What you will do:
Transcribe only the lines of the listing below from the one holding "## layout make-up" through the one holding "layer,global-route usage,vias to", inclusive, without any change.
----
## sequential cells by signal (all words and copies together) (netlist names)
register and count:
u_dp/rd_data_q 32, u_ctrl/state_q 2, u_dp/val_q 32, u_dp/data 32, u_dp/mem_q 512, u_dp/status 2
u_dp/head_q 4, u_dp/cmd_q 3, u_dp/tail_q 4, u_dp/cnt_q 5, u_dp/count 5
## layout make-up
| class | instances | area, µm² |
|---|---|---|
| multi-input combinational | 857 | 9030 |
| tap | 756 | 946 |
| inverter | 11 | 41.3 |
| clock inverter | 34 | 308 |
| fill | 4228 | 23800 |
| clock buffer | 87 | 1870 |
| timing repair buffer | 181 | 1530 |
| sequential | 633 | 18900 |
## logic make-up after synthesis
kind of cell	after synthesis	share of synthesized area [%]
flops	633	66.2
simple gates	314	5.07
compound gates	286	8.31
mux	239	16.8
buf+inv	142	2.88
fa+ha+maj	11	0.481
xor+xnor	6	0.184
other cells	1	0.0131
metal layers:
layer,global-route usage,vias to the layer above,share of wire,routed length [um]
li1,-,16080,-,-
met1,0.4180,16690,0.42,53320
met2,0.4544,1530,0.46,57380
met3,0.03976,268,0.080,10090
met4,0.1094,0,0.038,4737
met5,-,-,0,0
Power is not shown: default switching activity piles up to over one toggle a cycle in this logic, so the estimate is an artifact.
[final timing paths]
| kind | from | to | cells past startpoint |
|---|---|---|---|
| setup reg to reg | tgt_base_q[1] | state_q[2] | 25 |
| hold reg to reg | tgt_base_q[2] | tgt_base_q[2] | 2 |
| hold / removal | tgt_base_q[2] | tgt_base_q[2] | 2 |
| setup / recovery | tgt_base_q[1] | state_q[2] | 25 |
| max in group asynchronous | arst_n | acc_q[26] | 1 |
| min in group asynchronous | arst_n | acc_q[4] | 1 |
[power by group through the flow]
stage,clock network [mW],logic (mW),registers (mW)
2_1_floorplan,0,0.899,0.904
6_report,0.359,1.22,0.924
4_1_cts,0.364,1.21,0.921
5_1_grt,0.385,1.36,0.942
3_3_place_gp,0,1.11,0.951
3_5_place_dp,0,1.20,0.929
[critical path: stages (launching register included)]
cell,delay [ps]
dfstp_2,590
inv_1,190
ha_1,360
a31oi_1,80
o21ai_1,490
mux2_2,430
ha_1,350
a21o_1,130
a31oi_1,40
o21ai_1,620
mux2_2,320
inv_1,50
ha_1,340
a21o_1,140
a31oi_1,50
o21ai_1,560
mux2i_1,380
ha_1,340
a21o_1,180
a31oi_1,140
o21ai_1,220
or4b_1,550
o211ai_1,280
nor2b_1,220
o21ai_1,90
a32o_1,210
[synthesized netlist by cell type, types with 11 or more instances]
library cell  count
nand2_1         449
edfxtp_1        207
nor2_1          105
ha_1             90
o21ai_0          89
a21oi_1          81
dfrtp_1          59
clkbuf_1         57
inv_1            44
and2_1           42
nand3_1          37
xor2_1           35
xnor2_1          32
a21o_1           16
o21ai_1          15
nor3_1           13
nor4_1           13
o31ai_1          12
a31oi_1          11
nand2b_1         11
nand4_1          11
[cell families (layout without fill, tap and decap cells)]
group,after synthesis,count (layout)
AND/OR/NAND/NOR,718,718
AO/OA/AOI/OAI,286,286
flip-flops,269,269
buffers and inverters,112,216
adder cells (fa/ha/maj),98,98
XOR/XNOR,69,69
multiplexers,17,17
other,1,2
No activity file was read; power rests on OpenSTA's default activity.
----
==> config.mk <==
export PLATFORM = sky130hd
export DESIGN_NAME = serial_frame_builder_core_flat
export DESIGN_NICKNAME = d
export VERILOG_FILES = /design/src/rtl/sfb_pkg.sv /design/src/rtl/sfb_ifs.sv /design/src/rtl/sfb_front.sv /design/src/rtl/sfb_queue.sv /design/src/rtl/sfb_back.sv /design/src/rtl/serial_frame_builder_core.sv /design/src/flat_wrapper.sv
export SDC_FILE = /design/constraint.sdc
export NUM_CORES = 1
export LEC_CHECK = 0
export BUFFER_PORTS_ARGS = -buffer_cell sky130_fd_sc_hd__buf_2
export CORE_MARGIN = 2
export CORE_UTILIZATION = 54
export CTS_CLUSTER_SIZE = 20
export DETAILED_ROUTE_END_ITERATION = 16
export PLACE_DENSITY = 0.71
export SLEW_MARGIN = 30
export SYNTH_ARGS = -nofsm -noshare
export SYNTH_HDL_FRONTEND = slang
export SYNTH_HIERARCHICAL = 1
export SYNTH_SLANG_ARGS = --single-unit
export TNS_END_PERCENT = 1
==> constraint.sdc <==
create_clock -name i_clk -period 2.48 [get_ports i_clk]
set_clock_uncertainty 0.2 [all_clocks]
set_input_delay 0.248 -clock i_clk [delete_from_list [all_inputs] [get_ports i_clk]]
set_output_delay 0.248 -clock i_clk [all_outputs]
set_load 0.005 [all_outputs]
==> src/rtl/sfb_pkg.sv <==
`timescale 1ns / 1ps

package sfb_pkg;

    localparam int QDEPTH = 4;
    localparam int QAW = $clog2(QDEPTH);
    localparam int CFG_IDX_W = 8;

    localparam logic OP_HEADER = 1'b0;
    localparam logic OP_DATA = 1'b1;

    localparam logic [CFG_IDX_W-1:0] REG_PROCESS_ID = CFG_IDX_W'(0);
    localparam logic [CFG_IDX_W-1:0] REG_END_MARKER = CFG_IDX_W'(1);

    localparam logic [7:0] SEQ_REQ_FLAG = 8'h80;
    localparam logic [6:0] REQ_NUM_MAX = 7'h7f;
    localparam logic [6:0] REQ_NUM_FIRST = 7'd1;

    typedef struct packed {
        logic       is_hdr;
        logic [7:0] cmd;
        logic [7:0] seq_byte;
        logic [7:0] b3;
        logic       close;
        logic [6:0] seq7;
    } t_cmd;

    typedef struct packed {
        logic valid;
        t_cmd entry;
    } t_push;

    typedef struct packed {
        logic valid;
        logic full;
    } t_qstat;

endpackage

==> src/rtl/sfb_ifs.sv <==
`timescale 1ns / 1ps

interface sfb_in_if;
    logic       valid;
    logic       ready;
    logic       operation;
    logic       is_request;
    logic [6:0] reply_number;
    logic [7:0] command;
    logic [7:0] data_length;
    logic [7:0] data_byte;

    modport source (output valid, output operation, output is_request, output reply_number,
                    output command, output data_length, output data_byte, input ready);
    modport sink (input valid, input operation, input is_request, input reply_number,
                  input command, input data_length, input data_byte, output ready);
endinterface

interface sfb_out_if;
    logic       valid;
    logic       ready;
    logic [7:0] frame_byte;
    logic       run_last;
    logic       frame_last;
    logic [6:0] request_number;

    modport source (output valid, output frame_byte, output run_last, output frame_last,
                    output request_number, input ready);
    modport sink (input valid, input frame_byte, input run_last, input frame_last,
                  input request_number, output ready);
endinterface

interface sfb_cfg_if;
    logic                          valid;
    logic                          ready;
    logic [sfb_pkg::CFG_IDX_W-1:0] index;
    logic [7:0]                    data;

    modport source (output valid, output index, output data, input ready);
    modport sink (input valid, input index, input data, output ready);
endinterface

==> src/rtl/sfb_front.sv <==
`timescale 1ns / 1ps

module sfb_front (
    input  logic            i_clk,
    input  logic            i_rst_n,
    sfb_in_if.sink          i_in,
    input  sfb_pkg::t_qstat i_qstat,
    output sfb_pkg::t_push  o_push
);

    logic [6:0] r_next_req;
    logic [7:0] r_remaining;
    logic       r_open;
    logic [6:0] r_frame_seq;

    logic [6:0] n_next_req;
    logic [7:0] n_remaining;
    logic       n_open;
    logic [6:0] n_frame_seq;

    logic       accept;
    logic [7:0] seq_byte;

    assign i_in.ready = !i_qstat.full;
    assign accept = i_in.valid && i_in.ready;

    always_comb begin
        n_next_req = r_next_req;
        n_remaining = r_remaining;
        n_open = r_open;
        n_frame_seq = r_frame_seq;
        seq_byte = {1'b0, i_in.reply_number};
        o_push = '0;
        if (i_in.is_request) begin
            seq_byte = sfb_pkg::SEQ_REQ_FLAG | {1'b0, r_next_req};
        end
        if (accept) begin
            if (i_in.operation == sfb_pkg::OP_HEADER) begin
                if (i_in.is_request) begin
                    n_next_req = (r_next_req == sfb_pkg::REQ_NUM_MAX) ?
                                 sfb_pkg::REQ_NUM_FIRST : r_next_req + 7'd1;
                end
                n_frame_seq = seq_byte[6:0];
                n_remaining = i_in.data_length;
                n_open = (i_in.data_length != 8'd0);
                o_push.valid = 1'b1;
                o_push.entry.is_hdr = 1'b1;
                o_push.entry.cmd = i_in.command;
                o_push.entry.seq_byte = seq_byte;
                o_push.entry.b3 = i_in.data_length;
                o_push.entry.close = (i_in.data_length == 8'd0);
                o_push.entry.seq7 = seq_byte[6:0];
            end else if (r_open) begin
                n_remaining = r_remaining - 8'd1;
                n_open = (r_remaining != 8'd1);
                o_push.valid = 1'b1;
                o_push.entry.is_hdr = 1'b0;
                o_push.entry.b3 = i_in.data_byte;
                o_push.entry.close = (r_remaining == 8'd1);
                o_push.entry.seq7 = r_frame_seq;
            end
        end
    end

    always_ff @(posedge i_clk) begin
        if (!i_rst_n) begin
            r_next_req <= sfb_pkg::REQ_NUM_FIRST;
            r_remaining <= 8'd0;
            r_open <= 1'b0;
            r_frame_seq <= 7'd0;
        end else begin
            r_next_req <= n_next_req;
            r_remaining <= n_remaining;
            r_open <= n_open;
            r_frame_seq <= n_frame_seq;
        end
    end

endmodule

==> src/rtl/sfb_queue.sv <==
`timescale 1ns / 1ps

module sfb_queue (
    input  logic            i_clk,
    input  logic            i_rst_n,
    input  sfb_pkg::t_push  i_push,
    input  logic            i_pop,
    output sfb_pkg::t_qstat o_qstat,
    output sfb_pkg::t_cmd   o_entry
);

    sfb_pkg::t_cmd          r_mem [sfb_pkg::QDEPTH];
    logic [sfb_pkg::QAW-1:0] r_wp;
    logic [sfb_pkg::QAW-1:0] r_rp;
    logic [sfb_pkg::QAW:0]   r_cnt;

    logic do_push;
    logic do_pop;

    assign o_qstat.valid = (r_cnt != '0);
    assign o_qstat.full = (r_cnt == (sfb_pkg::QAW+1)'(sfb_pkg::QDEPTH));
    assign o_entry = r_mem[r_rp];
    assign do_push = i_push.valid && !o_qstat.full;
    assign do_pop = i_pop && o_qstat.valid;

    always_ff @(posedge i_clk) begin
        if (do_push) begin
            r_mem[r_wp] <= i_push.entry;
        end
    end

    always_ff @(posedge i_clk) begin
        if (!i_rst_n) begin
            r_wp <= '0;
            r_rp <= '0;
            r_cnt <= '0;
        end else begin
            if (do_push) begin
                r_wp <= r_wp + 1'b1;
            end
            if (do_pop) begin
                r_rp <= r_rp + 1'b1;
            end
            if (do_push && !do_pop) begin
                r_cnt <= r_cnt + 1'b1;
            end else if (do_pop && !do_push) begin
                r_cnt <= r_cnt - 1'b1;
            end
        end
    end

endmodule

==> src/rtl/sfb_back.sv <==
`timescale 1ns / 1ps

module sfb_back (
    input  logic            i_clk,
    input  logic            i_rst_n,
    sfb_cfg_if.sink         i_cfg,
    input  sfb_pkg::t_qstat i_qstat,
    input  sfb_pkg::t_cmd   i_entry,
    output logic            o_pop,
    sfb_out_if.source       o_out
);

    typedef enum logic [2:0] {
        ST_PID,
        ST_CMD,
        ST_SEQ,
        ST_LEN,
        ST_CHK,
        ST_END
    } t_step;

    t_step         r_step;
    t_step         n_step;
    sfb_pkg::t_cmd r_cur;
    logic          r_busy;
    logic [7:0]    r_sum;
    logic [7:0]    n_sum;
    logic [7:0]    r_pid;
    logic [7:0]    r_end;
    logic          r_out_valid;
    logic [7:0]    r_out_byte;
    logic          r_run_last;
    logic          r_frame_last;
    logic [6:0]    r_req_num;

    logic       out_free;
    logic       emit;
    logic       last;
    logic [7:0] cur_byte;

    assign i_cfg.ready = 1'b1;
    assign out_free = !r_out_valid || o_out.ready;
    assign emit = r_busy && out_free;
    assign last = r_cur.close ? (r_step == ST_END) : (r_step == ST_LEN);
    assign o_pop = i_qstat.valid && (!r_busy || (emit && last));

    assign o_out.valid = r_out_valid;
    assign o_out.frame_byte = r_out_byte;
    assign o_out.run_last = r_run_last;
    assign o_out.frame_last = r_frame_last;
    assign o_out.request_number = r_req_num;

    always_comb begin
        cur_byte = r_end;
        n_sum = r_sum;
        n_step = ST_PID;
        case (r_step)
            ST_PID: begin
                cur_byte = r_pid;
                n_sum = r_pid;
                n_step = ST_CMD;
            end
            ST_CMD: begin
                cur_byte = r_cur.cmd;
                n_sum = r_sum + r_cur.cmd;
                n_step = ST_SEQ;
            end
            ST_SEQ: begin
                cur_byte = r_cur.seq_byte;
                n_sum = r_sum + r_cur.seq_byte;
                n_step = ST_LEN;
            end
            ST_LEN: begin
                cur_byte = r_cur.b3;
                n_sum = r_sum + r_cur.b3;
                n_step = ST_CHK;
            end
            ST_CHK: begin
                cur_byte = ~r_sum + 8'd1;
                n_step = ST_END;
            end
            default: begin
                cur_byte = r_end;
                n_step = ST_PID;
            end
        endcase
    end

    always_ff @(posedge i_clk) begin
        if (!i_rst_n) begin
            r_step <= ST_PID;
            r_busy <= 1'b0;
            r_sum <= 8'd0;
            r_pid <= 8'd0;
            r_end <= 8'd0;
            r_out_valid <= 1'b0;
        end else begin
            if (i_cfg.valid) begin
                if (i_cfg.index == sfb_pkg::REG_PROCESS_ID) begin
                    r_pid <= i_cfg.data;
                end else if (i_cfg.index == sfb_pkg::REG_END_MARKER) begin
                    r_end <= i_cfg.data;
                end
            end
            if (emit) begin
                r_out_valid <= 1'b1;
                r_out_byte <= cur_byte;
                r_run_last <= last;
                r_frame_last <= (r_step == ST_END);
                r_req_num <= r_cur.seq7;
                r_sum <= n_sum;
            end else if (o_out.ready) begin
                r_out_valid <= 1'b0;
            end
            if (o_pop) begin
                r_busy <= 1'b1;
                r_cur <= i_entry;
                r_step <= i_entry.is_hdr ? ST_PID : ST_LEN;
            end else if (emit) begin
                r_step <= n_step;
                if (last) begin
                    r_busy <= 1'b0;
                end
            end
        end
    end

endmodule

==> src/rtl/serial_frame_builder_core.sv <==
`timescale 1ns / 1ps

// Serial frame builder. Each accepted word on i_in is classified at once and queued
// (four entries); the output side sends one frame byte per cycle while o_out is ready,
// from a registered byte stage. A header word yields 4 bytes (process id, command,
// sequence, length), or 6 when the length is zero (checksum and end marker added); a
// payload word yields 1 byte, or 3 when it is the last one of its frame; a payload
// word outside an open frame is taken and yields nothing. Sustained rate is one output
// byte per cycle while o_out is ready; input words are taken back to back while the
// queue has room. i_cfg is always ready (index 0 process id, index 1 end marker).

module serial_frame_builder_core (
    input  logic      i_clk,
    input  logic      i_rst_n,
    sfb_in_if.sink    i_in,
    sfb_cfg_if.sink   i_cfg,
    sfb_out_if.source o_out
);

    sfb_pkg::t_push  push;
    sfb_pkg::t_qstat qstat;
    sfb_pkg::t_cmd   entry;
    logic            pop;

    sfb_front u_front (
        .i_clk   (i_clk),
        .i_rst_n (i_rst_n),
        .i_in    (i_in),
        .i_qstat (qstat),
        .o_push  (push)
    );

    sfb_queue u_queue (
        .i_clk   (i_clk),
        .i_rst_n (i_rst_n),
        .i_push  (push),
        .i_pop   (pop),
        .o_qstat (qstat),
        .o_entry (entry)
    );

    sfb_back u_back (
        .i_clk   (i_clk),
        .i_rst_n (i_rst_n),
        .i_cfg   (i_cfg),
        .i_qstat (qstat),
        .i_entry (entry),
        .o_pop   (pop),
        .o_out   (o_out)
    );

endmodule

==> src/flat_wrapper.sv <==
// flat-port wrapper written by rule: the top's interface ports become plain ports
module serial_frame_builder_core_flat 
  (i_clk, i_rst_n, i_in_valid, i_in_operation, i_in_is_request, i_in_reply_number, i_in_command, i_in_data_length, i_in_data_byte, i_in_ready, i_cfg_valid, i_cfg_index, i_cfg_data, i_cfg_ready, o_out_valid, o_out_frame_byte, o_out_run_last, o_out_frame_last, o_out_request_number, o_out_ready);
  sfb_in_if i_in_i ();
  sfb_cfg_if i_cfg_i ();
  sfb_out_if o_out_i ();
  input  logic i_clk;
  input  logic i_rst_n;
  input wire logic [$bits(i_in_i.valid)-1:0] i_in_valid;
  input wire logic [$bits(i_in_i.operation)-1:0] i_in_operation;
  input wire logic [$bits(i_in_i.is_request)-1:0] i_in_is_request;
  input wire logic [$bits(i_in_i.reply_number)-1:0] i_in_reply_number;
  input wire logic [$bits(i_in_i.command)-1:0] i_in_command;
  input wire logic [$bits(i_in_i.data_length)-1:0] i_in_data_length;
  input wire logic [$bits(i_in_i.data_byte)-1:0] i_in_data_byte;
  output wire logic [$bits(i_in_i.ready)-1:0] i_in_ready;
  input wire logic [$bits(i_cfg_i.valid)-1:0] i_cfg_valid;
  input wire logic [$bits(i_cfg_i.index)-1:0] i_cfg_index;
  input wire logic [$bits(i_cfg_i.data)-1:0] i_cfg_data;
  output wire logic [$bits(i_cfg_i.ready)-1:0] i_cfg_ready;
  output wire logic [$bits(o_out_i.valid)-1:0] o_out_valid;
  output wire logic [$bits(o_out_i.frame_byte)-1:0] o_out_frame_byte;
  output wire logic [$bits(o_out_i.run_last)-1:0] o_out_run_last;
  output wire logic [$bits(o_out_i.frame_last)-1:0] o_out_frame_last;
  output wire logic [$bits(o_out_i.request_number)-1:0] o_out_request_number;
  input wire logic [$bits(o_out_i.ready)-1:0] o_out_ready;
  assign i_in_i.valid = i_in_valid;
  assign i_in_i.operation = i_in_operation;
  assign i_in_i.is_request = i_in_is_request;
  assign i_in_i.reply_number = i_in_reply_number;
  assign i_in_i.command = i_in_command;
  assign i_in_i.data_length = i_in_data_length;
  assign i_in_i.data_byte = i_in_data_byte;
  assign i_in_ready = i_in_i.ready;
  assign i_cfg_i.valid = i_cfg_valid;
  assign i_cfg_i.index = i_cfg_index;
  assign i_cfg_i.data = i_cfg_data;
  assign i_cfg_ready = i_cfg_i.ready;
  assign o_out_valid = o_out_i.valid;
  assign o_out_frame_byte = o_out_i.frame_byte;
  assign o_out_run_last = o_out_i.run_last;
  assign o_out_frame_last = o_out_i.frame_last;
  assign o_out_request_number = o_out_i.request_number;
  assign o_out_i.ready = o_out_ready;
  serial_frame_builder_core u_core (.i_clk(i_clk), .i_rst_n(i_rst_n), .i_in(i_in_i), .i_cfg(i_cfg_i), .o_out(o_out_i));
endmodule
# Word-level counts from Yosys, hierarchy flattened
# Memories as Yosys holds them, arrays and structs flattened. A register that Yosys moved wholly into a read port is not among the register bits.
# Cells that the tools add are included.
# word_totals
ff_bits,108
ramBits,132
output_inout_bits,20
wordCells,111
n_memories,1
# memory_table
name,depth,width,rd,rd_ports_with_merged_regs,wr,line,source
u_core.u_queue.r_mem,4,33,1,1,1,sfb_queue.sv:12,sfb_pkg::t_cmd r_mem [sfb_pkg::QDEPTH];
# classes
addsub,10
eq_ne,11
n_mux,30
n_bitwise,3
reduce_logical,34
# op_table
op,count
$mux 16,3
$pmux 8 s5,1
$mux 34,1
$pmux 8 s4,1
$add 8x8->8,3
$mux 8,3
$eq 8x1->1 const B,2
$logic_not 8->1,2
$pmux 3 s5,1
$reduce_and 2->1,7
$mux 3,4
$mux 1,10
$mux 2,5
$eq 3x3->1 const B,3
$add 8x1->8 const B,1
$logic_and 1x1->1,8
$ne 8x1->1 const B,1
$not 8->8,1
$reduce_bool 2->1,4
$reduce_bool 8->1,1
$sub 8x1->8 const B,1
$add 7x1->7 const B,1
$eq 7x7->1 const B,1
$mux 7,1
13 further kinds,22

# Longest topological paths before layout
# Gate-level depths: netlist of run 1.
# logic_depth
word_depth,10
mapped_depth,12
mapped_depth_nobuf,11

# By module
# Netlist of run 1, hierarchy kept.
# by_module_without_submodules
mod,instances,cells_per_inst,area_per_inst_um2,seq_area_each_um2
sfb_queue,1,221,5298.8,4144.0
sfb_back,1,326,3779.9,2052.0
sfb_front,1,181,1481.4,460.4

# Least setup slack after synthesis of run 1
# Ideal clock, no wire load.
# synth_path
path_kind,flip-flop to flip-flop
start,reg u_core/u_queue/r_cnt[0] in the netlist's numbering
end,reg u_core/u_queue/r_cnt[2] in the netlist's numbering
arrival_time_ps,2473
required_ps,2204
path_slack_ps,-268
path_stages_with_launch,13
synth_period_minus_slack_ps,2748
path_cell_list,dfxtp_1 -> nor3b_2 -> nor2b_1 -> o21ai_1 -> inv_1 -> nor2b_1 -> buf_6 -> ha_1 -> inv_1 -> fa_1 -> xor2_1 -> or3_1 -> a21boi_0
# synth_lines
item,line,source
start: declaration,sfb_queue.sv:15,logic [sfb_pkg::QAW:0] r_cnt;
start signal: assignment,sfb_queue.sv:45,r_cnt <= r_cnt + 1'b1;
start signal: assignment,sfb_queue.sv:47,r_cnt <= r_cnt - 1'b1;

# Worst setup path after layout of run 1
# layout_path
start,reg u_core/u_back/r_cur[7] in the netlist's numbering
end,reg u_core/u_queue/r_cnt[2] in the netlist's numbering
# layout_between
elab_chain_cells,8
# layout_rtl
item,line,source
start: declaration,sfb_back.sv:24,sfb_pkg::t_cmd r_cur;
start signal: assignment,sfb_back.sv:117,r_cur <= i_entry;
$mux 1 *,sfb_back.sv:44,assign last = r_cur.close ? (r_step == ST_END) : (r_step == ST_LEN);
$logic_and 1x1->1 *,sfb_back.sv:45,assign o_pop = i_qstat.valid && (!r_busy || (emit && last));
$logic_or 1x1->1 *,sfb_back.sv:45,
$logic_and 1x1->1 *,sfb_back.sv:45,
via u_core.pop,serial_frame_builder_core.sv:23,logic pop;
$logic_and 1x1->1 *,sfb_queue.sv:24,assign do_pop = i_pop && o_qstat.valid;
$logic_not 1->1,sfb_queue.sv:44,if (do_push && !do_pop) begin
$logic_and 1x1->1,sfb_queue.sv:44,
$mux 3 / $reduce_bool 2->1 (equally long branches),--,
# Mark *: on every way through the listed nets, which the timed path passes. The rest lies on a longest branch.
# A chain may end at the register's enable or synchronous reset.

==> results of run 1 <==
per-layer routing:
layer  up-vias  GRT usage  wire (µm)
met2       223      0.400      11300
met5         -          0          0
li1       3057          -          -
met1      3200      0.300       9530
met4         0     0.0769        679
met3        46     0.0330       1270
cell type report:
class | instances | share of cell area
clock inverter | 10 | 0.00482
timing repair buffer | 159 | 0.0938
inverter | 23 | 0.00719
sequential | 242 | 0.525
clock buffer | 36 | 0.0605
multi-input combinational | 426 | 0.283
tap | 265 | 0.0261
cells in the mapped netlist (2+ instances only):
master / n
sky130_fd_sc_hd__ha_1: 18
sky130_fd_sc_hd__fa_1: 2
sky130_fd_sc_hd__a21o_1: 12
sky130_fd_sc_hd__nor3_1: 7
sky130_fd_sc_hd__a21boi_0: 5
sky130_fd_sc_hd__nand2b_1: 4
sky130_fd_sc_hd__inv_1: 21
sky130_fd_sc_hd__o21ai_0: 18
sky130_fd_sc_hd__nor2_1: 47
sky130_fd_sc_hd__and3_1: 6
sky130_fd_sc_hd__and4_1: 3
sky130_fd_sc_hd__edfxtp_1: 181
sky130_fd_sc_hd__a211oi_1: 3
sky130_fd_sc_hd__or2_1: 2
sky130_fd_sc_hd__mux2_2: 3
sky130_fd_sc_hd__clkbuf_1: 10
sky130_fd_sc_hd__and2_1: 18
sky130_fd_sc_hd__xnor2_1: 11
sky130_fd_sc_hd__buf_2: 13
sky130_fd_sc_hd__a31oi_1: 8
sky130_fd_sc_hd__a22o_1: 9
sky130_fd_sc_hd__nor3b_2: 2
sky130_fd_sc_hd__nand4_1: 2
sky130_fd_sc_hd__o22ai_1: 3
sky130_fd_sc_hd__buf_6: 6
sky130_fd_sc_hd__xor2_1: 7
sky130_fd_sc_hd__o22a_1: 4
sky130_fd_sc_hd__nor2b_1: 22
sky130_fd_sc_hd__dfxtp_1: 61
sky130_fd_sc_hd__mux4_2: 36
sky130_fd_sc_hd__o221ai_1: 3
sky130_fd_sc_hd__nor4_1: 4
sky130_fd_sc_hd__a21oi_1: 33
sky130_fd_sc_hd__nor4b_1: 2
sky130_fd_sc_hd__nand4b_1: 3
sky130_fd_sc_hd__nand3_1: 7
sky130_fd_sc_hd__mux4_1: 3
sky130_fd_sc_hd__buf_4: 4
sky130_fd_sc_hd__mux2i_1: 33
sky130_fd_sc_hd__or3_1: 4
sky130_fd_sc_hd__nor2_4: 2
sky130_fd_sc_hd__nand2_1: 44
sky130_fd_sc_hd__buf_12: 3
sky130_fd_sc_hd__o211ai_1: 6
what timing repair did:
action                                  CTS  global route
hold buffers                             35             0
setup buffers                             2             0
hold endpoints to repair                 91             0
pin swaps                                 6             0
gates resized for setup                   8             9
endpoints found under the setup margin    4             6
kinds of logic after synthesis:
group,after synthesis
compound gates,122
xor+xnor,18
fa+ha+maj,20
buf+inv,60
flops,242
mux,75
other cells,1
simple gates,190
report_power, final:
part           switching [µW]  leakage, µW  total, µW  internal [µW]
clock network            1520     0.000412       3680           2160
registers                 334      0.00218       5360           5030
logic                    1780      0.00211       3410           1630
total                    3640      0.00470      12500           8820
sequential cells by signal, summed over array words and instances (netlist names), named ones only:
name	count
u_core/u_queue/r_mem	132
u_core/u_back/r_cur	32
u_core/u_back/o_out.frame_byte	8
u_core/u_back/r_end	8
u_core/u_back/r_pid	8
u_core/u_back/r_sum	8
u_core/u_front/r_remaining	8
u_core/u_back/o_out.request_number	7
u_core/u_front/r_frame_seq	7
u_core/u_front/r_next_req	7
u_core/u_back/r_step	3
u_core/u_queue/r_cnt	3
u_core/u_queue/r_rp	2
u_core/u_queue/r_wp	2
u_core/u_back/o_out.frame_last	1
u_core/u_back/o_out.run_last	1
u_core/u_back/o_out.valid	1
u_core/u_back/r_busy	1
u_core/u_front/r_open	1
----
Task answer:
## layout make-up
| class | instances | area, µm² |
|---|---|---|
| multi-input combinational | 857 | 9030 |
| tap | 756 | 946 |
| inverter | 11 | 41.3 |
| clock inverter | 34 | 308 |
| fill | 4228 | 23800 |
| clock buffer | 87 | 1870 |
| timing repair buffer | 181 | 1530 |
| sequential | 633 | 18900 |
## logic make-up after synthesis
kind of cell	after synthesis	share of synthesized area [%]
flops	633	66.2
simple gates	314	5.07
compound gates	286	8.31
mux	239	16.8
buf+inv	142	2.88
fa+ha+maj	11	0.481
xor+xnor	6	0.184
other cells	1	0.0131
metal layers:
layer,global-route usage,vias to the layer above,share of wire,routed length [um]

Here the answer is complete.